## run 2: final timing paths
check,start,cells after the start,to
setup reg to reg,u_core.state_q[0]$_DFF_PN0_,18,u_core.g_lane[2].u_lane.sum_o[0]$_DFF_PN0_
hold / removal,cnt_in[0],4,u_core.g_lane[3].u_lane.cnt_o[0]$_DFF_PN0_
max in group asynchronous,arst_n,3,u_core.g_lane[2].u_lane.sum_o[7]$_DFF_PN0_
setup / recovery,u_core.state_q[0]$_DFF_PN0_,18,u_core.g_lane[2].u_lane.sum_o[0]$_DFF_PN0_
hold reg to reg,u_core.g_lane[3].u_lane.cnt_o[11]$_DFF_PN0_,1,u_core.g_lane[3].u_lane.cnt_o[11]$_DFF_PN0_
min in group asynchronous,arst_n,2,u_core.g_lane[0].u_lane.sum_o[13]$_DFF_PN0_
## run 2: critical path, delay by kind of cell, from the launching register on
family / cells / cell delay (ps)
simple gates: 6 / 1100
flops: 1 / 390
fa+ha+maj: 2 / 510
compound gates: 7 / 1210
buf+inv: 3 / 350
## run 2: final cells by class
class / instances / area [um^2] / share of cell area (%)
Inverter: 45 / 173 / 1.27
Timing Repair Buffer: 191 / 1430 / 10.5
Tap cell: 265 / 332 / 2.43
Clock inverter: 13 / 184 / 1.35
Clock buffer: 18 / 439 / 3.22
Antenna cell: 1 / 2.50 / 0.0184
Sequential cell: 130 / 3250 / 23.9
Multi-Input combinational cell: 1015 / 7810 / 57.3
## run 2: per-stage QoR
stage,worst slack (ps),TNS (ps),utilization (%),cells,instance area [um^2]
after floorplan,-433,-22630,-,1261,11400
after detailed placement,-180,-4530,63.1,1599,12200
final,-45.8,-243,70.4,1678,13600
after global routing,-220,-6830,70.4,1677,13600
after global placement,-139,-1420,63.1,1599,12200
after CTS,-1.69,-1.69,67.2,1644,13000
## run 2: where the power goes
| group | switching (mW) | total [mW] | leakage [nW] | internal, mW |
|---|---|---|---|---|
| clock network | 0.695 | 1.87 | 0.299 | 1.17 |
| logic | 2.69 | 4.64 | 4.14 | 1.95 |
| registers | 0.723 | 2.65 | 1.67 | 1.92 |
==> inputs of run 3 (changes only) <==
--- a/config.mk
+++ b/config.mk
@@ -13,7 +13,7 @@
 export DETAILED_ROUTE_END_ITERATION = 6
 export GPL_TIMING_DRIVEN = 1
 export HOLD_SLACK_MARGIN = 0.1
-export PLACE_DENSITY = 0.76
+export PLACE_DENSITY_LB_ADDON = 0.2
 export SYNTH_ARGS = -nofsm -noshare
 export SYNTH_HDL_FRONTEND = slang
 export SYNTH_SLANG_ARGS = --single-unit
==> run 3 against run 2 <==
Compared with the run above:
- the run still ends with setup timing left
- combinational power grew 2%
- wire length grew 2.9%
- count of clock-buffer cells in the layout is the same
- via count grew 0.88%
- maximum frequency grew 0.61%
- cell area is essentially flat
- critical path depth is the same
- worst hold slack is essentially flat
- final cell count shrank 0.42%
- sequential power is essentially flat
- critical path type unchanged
**config.mk**
```make
export PLATFORM = sky130hd
export DESIGN_NAME = perips_icb_bridge_flat
export DESIGN_NICKNAME = d
export VERILOG_FILES = /design/src/rtl/perips_icb_bridge_if.sv /design/src/rtl/perips_icb_bridge.sv /design/src/flat_wrapper.sv
export SDC_FILE = /design/constraint.sdc
export NUM_CORES = 1
export LEC_CHECK = 0
export CAP_MARGIN = 20
export CORE_ASPECT_RATIO = 0.75
export CORE_MARGIN = 3
export CORE_UTILIZATION = 37
export CTS_CLUSTER_DIAMETER = 100
export DETAILED_ROUTE_END_ITERATION = 8
export PLACE_DENSITY_LB_ADDON = 0.3
export SETUP_SLACK_MARGIN = 0.15
export SYNTH_ARGS = -nofsm -noshare
export SYNTH_HDL_FRONTEND = slang
export SYNTH_SLANG_ARGS = --single-unit
```
**constraint.sdc**
```tcl
create_clock -name clk -period 2.05 [get_ports clk]
set_input_delay 0.41 -clock clk [delete_from_list [all_inputs] [get_ports clk]]
set_output_delay 0.41 -clock clk [all_outputs]
set_load 0.01 [all_outputs]
```
**src/rtl/perips_icb_bridge_if.sv**
```systemverilog
// Core data-side request/response port plus the peripheral ICB strobe bus,
// bundled so the bridge and its environment share one connection.
// master: core + peripheral side (drives requests and acks).
// slave : the bridge (drives ready, responses and strobes).
interface perips_icb_bridge_if;
    logic        cpu_req_valid;
    logic        cpu_req_ready;
    logic        cpu_req_we;
    logic [31:0] cpu_req_addr;
    logic [31:0] cpu_req_wdat;
    logic        cpu_rsp_valid;
    logic        cpu_rsp_ready;
    logic [31:0] cpu_rsp_rdat;
    logic        cpu_rsp_err;
    logic        icb_wr;
    logic [19:0] icb_wadr;
    logic [31:0] icb_wdat;
    logic        icb_wack;
    logic        icb_rd;
    logic [19:0] icb_radr;
    logic [31:0] icb_rdat;
    logic        icb_rack;

    modport master (
        output cpu_req_valid, cpu_req_we, cpu_req_addr, cpu_req_wdat,
        output cpu_rsp_ready, icb_wack, icb_rdat, icb_rack,
        input  cpu_req_ready, cpu_rsp_valid, cpu_rsp_rdat, cpu_rsp_err,
        input  icb_wr, icb_wadr, icb_wdat, icb_rd, icb_radr
    );

    modport slave (
        input  cpu_req_valid, cpu_req_we, cpu_req_addr, cpu_req_wdat,
        input  cpu_rsp_ready, icb_wack, icb_rdat, icb_rack,
        output cpu_req_ready, cpu_rsp_valid, cpu_rsp_rdat, cpu_rsp_err,
        output icb_wr, icb_wadr, icb_wdat, icb_rd, icb_radr
    );
endinterface

```
**src/rtl/perips_icb_bridge.sv**
```systemverilog
// Single-outstanding bridge from the core data port to the peripheral ICB
// strobe bus. Decodes the peripheral window, holds the strobe until the
// matching ack or a timeout, and returns a response with an error flag.
module perips_icb_bridge #(
    parameter logic [11:0] BASE_HI = 12'h100,
    parameter int          TIMEOUT = 16
) (
    input  logic                clk,
    input  logic                rst,
    perips_icb_bridge_if.slave  bus,
    output logic [7:0]          err_cnt
);

    localparam logic [1:0] IDLE   = 2'd0;
    localparam logic [1:0] WR_REQ = 2'd1;
    localparam logic [1:0] RD_REQ = 2'd2;
    localparam logic [1:0] RSP    = 2'd3;

    // Strobe-cycle counter is at least 5 bits wide, wider for big TIMEOUT.
    localparam int CNT_W = ($clog2(TIMEOUT) > 5) ? $clog2(TIMEOUT) : 5;
    localparam logic [CNT_W-1:0] CNT_LAST = CNT_W'(TIMEOUT - 1);

    logic [1:0]       state;
    logic [CNT_W-1:0] cnt;
    logic             req_ready;
    logic             rsp_valid;
    logic [31:0]      rsp_rdat;
    logic             rsp_err;
    logic             wr;
    logic [19:0]      wadr;
    logic [31:0]      wdat;
    logic             rd;
    logic [19:0]      radr;

    // Address lies in the peripheral window and is word aligned.
    function automatic logic addr_ok(input logic [31:0] addr);
        return (addr[31:20] == BASE_HI) && (addr[1:0] == 2'b00);
    endfunction

    // Error counter sticks at 255 instead of wrapping.
    function automatic logic [7:0] sat_inc(input logic [7:0] val);
        return (val == 8'hFF) ? val : val + 8'd1;
    endfunction

    assign bus.cpu_req_ready = req_ready;
    assign bus.cpu_rsp_valid = rsp_valid;
    assign bus.cpu_rsp_rdat  = rsp_rdat;
    assign bus.cpu_rsp_err   = rsp_err;
    assign bus.icb_wr        = wr;
    assign bus.icb_wadr      = wadr;
    assign bus.icb_wdat      = wdat;
    assign bus.icb_rd        = rd;
    assign bus.icb_radr      = radr;

    // Request/strobe/response sequencing; every output is a register here.
    always_ff @(posedge clk) begin
        if (!rst) begin
            state     <= IDLE;
            cnt       <= '0;
            req_ready <= 1'b1;
            rsp_valid <= 1'b0;
            rsp_rdat  <= '0;
            rsp_err   <= 1'b0;
            wr        <= 1'b0;
            wadr      <= '0;
            wdat      <= '0;
            rd        <= 1'b0;
            radr      <= '0;
            err_cnt   <= '0;
        end else begin
            case (state)
                IDLE: begin
                    if (bus.cpu_req_valid && req_ready) begin
                        req_ready <= 1'b0;
                        cnt       <= '0;
                        if (!addr_ok(bus.cpu_req_addr)) begin
                            // Decode/alignment error: answer directly, no ICB cycle.
                            state     <= RSP;
                            rsp_valid <= 1'b1;
                            rsp_err   <= 1'b1;
                            rsp_rdat  <= '0;
                            err_cnt   <= sat_inc(err_cnt);
                        end else if (bus.cpu_req_we) begin
                            state <= WR_REQ;
                            wr    <= 1'b1;
                            wadr  <= bus.cpu_req_addr[19:0];
                            wdat  <= bus.cpu_req_wdat;
                        end else begin
                            state <= RD_REQ;
                            rd    <= 1'b1;
                            radr  <= bus.cpu_req_addr[19:0];
                        end
                    end
                end
                WR_REQ: begin
                    if (bus.icb_wack) begin
                        state     <= RSP;
                        wr        <= 1'b0;
                        rsp_valid <= 1'b1;
                        rsp_err   <= 1'b0;
                        rsp_rdat  <= '0;
                    end else if (cnt == CNT_LAST) begin
                        state     <= RSP;
                        wr        <= 1'b0;
                        rsp_valid <= 1'b1;
                        rsp_err   <= 1'b1;
                        rsp_rdat  <= '0;
                        err_cnt   <= sat_inc(err_cnt);
                    end else begin
                        cnt <= cnt + CNT_W'(1);
                    end
                end
                RD_REQ: begin
                    if (bus.icb_rack) begin
                        state     <= RSP;
                        rd        <= 1'b0;
                        rsp_valid <= 1'b1;
                        rsp_err   <= 1'b0;
                        rsp_rdat  <= bus.icb_rdat;
                    end else if (cnt == CNT_LAST) begin
                        state     <= RSP;
                        rd        <= 1'b0;
                        rsp_valid <= 1'b1;
                        rsp_err   <= 1'b1;
                        rsp_rdat  <= '0;
                        err_cnt   <= sat_inc(err_cnt);
                    end else begin
                        cnt <= cnt + CNT_W'(1);
                    end
                end
                default: begin
                    // RSP: hold the response until the core takes it.
                    if (bus.cpu_rsp_ready) begin
                        state     <= IDLE;
                        rsp_valid <= 1'b0;
                        rsp_err   <= 1'b0;
                        rsp_rdat  <= '0;
                        req_ready <= 1'b1;
                    end
                end
            endcase
        end
    end

endmodule

```
**src/flat_wrapper.sv**
```systemverilog
// flat-port wrapper written by rule: the top's interface ports become plain ports
module perips_icb_bridge_flat 
#(
    parameter logic [11:0] BASE_HI = 12'h100,
    parameter int          TIMEOUT = 16
)
  (clk, rst, err_cnt, bus_cpu_req_valid, bus_cpu_req_we, bus_cpu_req_addr, bus_cpu_req_wdat, bus_cpu_rsp_ready, bus_icb_wack, bus_icb_rdat, bus_icb_rack, bus_cpu_req_ready, bus_cpu_rsp_valid, bus_cpu_rsp_rdat, bus_cpu_rsp_err, bus_icb_wr, bus_icb_wadr, bus_icb_wdat, bus_icb_rd, bus_icb_radr);
  perips_icb_bridge_if bus_i ();
  input  logic clk;
  input  logic rst;
  output logic [7:0] err_cnt;
  input wire logic [$bits(bus_i.cpu_req_valid)-1:0] bus_cpu_req_valid;
  input wire logic [$bits(bus_i.cpu_req_we)-1:0] bus_cpu_req_we;
  input wire logic [$bits(bus_i.cpu_req_addr)-1:0] bus_cpu_req_addr;
  input wire logic [$bits(bus_i.cpu_req_wdat)-1:0] bus_cpu_req_wdat;
  input wire logic [$bits(bus_i.cpu_rsp_ready)-1:0] bus_cpu_rsp_ready;
  input wire logic [$bits(bus_i.icb_wack)-1:0] bus_icb_wack;
  input wire logic [$bits(bus_i.icb_rdat)-1:0] bus_icb_rdat;
  input wire logic [$bits(bus_i.icb_rack)-1:0] bus_icb_rack;
  output wire logic [$bits(bus_i.cpu_req_ready)-1:0] bus_cpu_req_ready;
  output wire logic [$bits(bus_i.cpu_rsp_valid)-1:0] bus_cpu_rsp_valid;
  output wire logic [$bits(bus_i.cpu_rsp_rdat)-1:0] bus_cpu_rsp_rdat;
  output wire logic [$bits(bus_i.cpu_rsp_err)-1:0] bus_cpu_rsp_err;
  output wire logic [$bits(bus_i.icb_wr)-1:0] bus_icb_wr;
  output wire logic [$bits(bus_i.icb_wadr)-1:0] bus_icb_wadr;
  output wire logic [$bits(bus_i.icb_wdat)-1:0] bus_icb_wdat;
  output wire logic [$bits(bus_i.icb_rd)-1:0] bus_icb_rd;
  output wire logic [$bits(bus_i.icb_radr)-1:0] bus_icb_radr;
  assign bus_i.cpu_req_valid = bus_cpu_req_valid;
  assign bus_i.cpu_req_we = bus_cpu_req_we;
  assign bus_i.cpu_req_addr = bus_cpu_req_addr;
  assign bus_i.cpu_req_wdat = bus_cpu_req_wdat;
  assign bus_i.cpu_rsp_ready = bus_cpu_rsp_ready;
  assign bus_i.icb_wack = bus_icb_wack;
  assign bus_i.icb_rdat = bus_icb_rdat;
  assign bus_i.icb_rack = bus_icb_rack;
  assign bus_cpu_req_ready = bus_i.cpu_req_ready;
  assign bus_cpu_rsp_valid = bus_i.cpu_rsp_valid;
  assign bus_cpu_rsp_rdat = bus_i.cpu_rsp_rdat;
  assign bus_cpu_rsp_err = bus_i.cpu_rsp_err;
  assign bus_icb_wr = bus_i.icb_wr;
  assign bus_icb_wadr = bus_i.icb_wadr;
  assign bus_icb_wdat = bus_i.icb_wdat;
  assign bus_icb_rd = bus_i.icb_rd;
  assign bus_icb_radr = bus_i.icb_radr;
  perips_icb_bridge #(.BASE_HI(BASE_HI), .TIMEOUT(TIMEOUT)) u_core (.clk(clk), .rst(rst), .bus(bus_i), .err_cnt(err_cnt));
endmodule
```
==> out/qor.txt, run 1 <==
===============================================================================
RePlAce Congestion                                                        0.879
Post-detailed-placement half-perimeter wirelength                      10600 um
Number of remaining DRC errors                                                0
Via count of the first global-routing pass                                 4916
Netlist area before placement                                          4840 um2
Max-slew violations                                                           0
Avg WL per Cell                                                         16.8 um
Layout net count                                                            929
Number of buffers created by CTS                                             17
Final setup violation count                                                   0
Slowest cell on crit path                                          sky130_fd_sc_hd__dfxtp_4
H-tree depth                                                                  4
Leakage component of the power                                          3.09 nW
Cell type with the highest occurrence count on the critical path   sky130_fd_sc_hd__ha_4
Transition time at the pin with the least slew margin                    420 ps
Classification of the worst-slack hold path                        flop to flop
Crit-path leading delay family                                     buffers and inverters
Flip-flop cell with the highest count after synthesis              sky130_fd_sc_hd__dfxtp_1
Ports placed on the boundary                                                220
Hold depth                                                                    2
Unrepaired setup endpoints after global routing                            true
Synthesized-area fraction occupied by adder cells                        0.0207
Headroom to the max-slew limit                                            0.720
Cells along the critical path                                      ha_4 -> and3_4 -> ha_4 -> nand2b_4 -> buf_6 -> o211ai_1 -> buf_4 -> buf_12 -> clkbuf_16 -> a22oi_1 -> nor2_1
Effective utilization at floorplan                                        0.386
Simple-gate share of the synthesized area                                 0.235
Vertical die dimension                                                   105 um
Clock sink total                                                            124
Delay of the slowest cell on the worst path                              350 ps
Fraction of layout instances using a drive strength above 1               0.160
Largest family of logic cells by synthesized area                  simple AND/OR/NAND/NOR gates
Multi-input gate area                                                  2390 um2
DRT antenna net count                                                         0
Initial antenna violation count                                               0
Number of iterations in the first detailed-routing pass                       5
Data required time at the worst endpoint                                2390 ps
Post-synthesis async set-or-reset flop share                                  0
Number of rows in the core area                                              35
Synth Net Count                                                             676
Total grt overflow                                                            0
Maximum root-to-sink buffer count                                             2
Mux cell area share after synthesis                                     0.00414
Gate count after technology mapping                                         565
Number of warnings issued by yosys                                            0
N_diodes                                                                      0
Total of hold buffers inserted after clock tree synthesis                     0
Util after Layout                                                         0.684
Final critical path time including I/O delays and setup                 1920 ps
Critical path arrival                                                   2260 ps
Area of the core                                                      12500 um2
Clock-pin transition on the worst setup and hold timing paths             50 ps
Global-route usage over all layers                                        0.204
Vias per Instance                                                          5.08
Critical path fanouts, max                                                    8
CTS tree                                                                   done
Tcrit/Tclk final                                                          0.938
Pwr per Cell Area                                                    942 nW/um2
Count of flip-flops with a built-in enable after synthesis                    0
Kind of launch point of the worst setup path                               flop
Count of fill cells added during filler insertion                           918
Post-synthesis share of cell area spent on xor and xnor gates           0.00905
Total number of cells along the worst setup path                             11
Count of different cell masters after synthesis                              49
Drt total wl                                                           16700 um
Number of cells on the worst reg-to-reg path                                 11
Maximum operating frequency                                             520 MHz
Pin count of the biggest net entering global routing                         68
Area fraction in compound gates after synthesis                           0.170
Avg Cell Area, Syn                                                     8.56 um2
Flip-flop and latch count after synthesis                                   124
Type of destination of the critical path                                   flop
Final non-filler cell area                                             8560 um2
Critical path buffer and inverter count                                       4
Total number of vias                                                       5064
Seq. cell area                                                         2490 um2
Cell at the root of the clock tree                                 sky130_fd_sc_hd__clkbuf_16
Setup Crit Path Kind                                               flop to flop
DRT iter0 DRCs                                                              240
Die Area                                                              14500 um2
Count of maximum capacitance violations                                       0
Proportion of synthesized chip area in sequential cells                   0.513
Status                                                             complete, no violations
Total placed instance area                                             7360 um2
Clk_lat worst skew                                                       400 ps
Final number of hold-violating endpoints                                      0
Number of buffers added on ports                                            219
Final setup skew                                                        7.76 ps
Width of the chip                                                        138 um
First-pass GRT wire length                                             24600 um
Syn-to-layout area delta                                                  77.0%
Worst vdd ir                                                           0.740 mV
===============================================================================
[routing by layer]
metal  part of all wire  global-route usage  up-vias  routed length, um
met4             0.0065              0.0564        0                108
met3              0.070              0.0631       10               1170
met2               0.48               0.336      192               7960
met1               0.45               0.260     2411               7490
li1                   -                   -     2451                  -
met5                  0                   0        -                  0
File: config.mk
export PLATFORM = sky130hd
export DESIGN_NAME = fifo_gen2
export DESIGN_NICKNAME = d
export VERILOG_FILES = /design/src/rtl/fifo_pkg.sv /design/src/rtl/fifo_mem.sv /design/src/rtl/fifo_gen2.sv
export SDC_FILE = /design/constraint.sdc
export NUM_CORES = 1
export LEC_CHECK = 0
export CAP_MARGIN = 20
export CORE_ASPECT_RATIO = 0.6
export CORE_UTILIZATION = 54
export DETAILED_ROUTE_END_ITERATION = 6
export GPL_TIMING_DRIVEN = 0
export PLACE_DENSITY = 0.76
export SLEW_MARGIN = 20
export SYNTH_ARGS = -nofsm -noshare
export SYNTH_HDL_FRONTEND = slang
export SYNTH_HIERARCHICAL = 1
export SYNTH_SLANG_ARGS = --single-unit
File: constraint.sdc
create_clock -name clk -period 2.4 [get_ports clk]
set_clock_uncertainty 0.05 [all_clocks]
set_input_delay 0.24 -clock clk [delete_from_list [all_inputs] [get_ports clk]]
set_output_delay 0.24 -clock clk [all_outputs]
set_load 0.05 [all_outputs]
----
Each line above that has the word "essentially" must be copied.

- cell area is essentially flat
- worst hold slack is essentially flat
- sequential power is essentially flat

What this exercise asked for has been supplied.